Keyword-Driven Testing
· How It Works: Test design and implementation are separated. Use case components are assigned keywords. Keywords are linked to create tests procedures. Small components are automated for each keyword process.
· Pros: Automation maintenance is simplified. Coding skills are not required to create tests from existing components. Small reusable components are easier to manage than long recorded scripts.
· Cons: Test cases still need to be defined. Managing the process can become as time consuming as automating with static scripts. Tools to manage the process are expensive. Cascading bugs can stop automation in its tracks. The same steps are repeated each time a test is executed. (Repeatability is not all its cracked up to be.)

Slogans are models.

Harry Robinson posted an answer to inquiries about the Google Testing Blog's slogan: "Life is too short for manual testing." Some were concerned that the slogan implied that Google does not value manual and exploratory testing. I too had such concerns.

Harry pointed out that the slogan is just a slogan and that life really is too short to try all the combinations that might expose important bugs.

This got me to thinking about slogans as models. A slogan is really a model of an idea. It is not complete. It is simpler than the thing it describes.

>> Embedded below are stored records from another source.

### src/rtl/mirfak_divider.sv
// Iterative 32-bit restoring divider for RV32M DIV/DIVU/REM/REMU.
// One quotient bit per cycle; the pipeline is held via div_stall_o until the result pulse.
module mirfak_divider (
    input  logic        clk_i,
    input  logic        rstn_i,
    input  logic        div_start_i,
    input  logic [1:0]  div_op_i,
    input  logic [31:0] div_dividend_i,
    input  logic [31:0] div_divisor_i,
    input  logic        div_kill_i,
    output logic [31:0] div_result_o,
    output logic        div_ready_o,
    output logic        div_stall_o,
    output logic [1:0]  div_state_o
);

    typedef enum logic [1:0] {
        IDLE = 2'd0,
        BUSY = 2'd1,
        DONE = 2'd2
    } state_e;

    state_e      state_q, state_d;
    logic [4:0]  cnt_q, cnt_d;
    logic [1:0]  op_q, op_d;
    logic        sign_a_q, sign_a_d;
    logic        sign_b_q, sign_b_d;
    logic [31:0] rem_q, rem_d;
    logic [31:0] quo_q, quo_d;
    logic [31:0] dvs_q, dvs_d;
    logic [31:0] result_q, result_d;

    // Operand decode for the IDLE-cycle launch
    logic        in_signed;
    logic        in_sign_a;
    logic        in_sign_b;
    logic [31:0] in_mag_a;
    logic [31:0] in_mag_b;
    logic        in_div_zero;
    logic        in_overflow;

    // One restoring step on the current {remainder, quotient} pair
    logic [32:0] r_shift;
    logic [32:0] trial;
    logic [31:0] step_rem;
    logic [31:0] step_quo;
    logic [31:0] quo_fix;
    logic [31:0] rem_fix;

    always_comb begin
        in_signed   = ~div_op_i[0];
        in_sign_a   = in_signed & div_dividend_i[31];
        in_sign_b   = in_signed & div_divisor_i[31];
        in_mag_a    = in_sign_a ? (32'd0 - div_dividend_i) : div_dividend_i;
        in_mag_b    = in_sign_b ? (32'd0 - div_divisor_i) : div_divisor_i;
        in_div_zero = (div_divisor_i == 32'd0);
        in_overflow = in_signed && (div_dividend_i == 32'h8000_0000)
                      && (div_divisor_i == 32'hFFFF_FFFF);
    end

    // The remainder is always below the divisor, so the trial result fits in 32 bits.
    always_comb begin
        r_shift  = {rem_q, quo_q[31]};
        trial    = r_shift - {1'b0, dvs_q};
        step_rem = trial[32] ? r_shift[31:0] : trial[31:0];
        step_quo = {quo_q[30:0], ~trial[32]};
        quo_fix  = (~op_q[0] & (sign_a_q ^ sign_b_q)) ? (32'd0 - step_quo) : step_quo;
        rem_fix  = (~op_q[0] & sign_a_q) ? (32'd0 - step_rem) : step_rem;
    end

    always_comb begin
        state_d  = state_q;
        cnt_d    = cnt_q;
        op_d     = op_q;
        sign_a_d = sign_a_q;
        sign_b_d = sign_b_q;
        rem_d    = rem_q;
        quo_d    = quo_q;
        dvs_d    = dvs_q;
        result_d = result_q;

        case (state_q)
            IDLE: begin
                if (div_start_i) begin
                    op_d     = div_op_i;
                    sign_a_d = in_sign_a;
                    sign_b_d = in_sign_b;
                    rem_d    = 32'd0;
                    quo_d    = in_mag_a;
                    dvs_d    = in_mag_b;
                    cnt_d    = 5'd31;
                    if (in_div_zero) begin
                        result_d = div_op_i[1] ? div_dividend_i : 32'hFFFF_FFFF;
                        state_d  = DONE;
                    end else if (in_overflow) begin
                        result_d = div_op_i[1] ? 32'd0 : 32'h8000_0000;
                        state_d  = DONE;
                    end else begin
                        state_d  = BUSY;
                    end
                end
            end
            BUSY: begin
                rem_d = step_rem;
                quo_d = step_quo;
                if (cnt_q == 5'd0) begin
                    result_d = op_q[1] ? rem_fix : quo_fix;
                    state_d  = DONE;
                end else begin
                    cnt_d = cnt_q - 5'd1;
                end
            end
            DONE: begin
                state_d = IDLE;
            end
            default: begin
                state_d = IDLE;
            end
        endcase

        // A flush wins over everything: abandon the work and keep the old result.
        if (div_kill_i) begin
            state_d  = IDLE;
            result_d = result_q;
        end
    end

    always_ff @(posedge clk_i or negedge rstn_i) begin
        if (!rstn_i) begin
            state_q  <= IDLE;
            cnt_q    <= 5'd0;
            op_q     <= 2'd0;
            sign_a_q <= 1'b0;
            sign_b_q <= 1'b0;
            rem_q    <= 32'd0;
            quo_q    <= 32'd0;
            dvs_q    <= 32'd0;
            result_q <= 32'd0;
        end else begin
            state_q  <= state_d;
            cnt_q    <= cnt_d;
            op_q     <= op_d;
            sign_a_q <= sign_a_d;
            sign_b_q <= sign_b_d;
            rem_q    <= rem_d;
            quo_q    <= quo_d;
            dvs_q    <= dvs_d;
            result_q <= result_d;
        end
    end

    // Handshake: div_start_i is held by EX; div_stall_o holds the pipeline while the
    // op is accepted or iterating; div_ready_o marks the single cycle in which
    // div_result_o is valid and the pipeline advances. div_kill_i suppresses both.
    assign div_ready_o  = (state_q == DONE) & ~div_kill_i;
    assign div_stall_o  = ~div_kill_i & (((state_q == IDLE) & div_start_i) | (state_q == BUSY));
    assign div_result_o = result_q;
    assign div_state_o  = state_q;

endmodule
### config.mk
export PLATFORM = sky130hd
export DESIGN_NAME = mirfak_divider
export DESIGN_NICKNAME = d
export VERILOG_FILES = /design/src/rtl/mirfak_divider.sv
export SDC_FILE = /design/constraint.sdc
export NUM_CORES = 1
export LEC_CHECK = 0
export ABC_CLOCK_PERIOD_IN_PS = 12700
export BUFFER_PORTS_ARGS = -buffer_cell sky130_fd_sc_hd__buf_4
export CAP_MARGIN = 20
export CELL_PAD_IN_SITES_DETAIL_PLACEMENT = 1
export CELL_PAD_IN_SITES_GLOBAL_PLACEMENT = 2
export CORE_MARGIN = 4
export CORE_UTILIZATION = 39
export DETAILED_ROUTE_END_ITERATION = 8
export GPL_ROUTABILITY_DRIVEN = 0
export GPL_TIMING_DRIVEN = 0
export PLACE_DENSITY = 0.93
export SYNTH_ARGS = -nofsm -noshare
export SYNTH_HDL_FRONTEND = slang
export SYNTH_SLANG_ARGS = --single-unit
### constraint.sdc
create_clock -name clk_i -period 12.7 [get_ports clk_i]
set_input_delay 1.27 -clock clk_i [delete_from_list [all_inputs] [get_ports clk_i]]
set_output_delay 1.27 -clock clk_i [all_outputs]
set_load 0.02 [all_outputs]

Consider the following advertising slogans:

• "The ultimate driving machine"
• "When it absolutely, positively has to be there overnight."
• "Finger lickin' good."
• "Let your fingers do the walking."
• "Reach out and touch someone."
• "The quicker picker-upper."
• "Have if your way."
• "It's everywhere you want to be."
• "Betcha can't eat just one."

These slogans bring to mind attributes about the companies and their products that are not an explicit part of the slogan. I don't even have to mention the companies or their products. This is your mind accessing your mental model of the company and products that the model represents.

In addition to the more detailed model invoked in your mind, it should not be difficult to find faults with these slogans. The slogans are incomplete; yet they are not useless.

Slogans demonstrate both the usefulness and potential complexity of models. A model does not need to be complete to be useful.

So, how does this apply to software testing ... and test automation?

When we develop test cases or perform exploratory testing we are implementing our mental models. When we execute tests, we (hopefully) learn more about the system under test and update our mental models.

In the same way, explicit models used for model-based test automation can be refined after each test execution. There is no need to model all the possible details before the first test run. Running tests based on incomplete models can provide valuable information about your test subject. It can validate or disprove your assumptions. Results from an incomplete model can help lead you to other useful tests -- both manual and automated.

Investigate using Hierarchical State Machines to simplify model definition and maintenance.

Build your models one step at a time.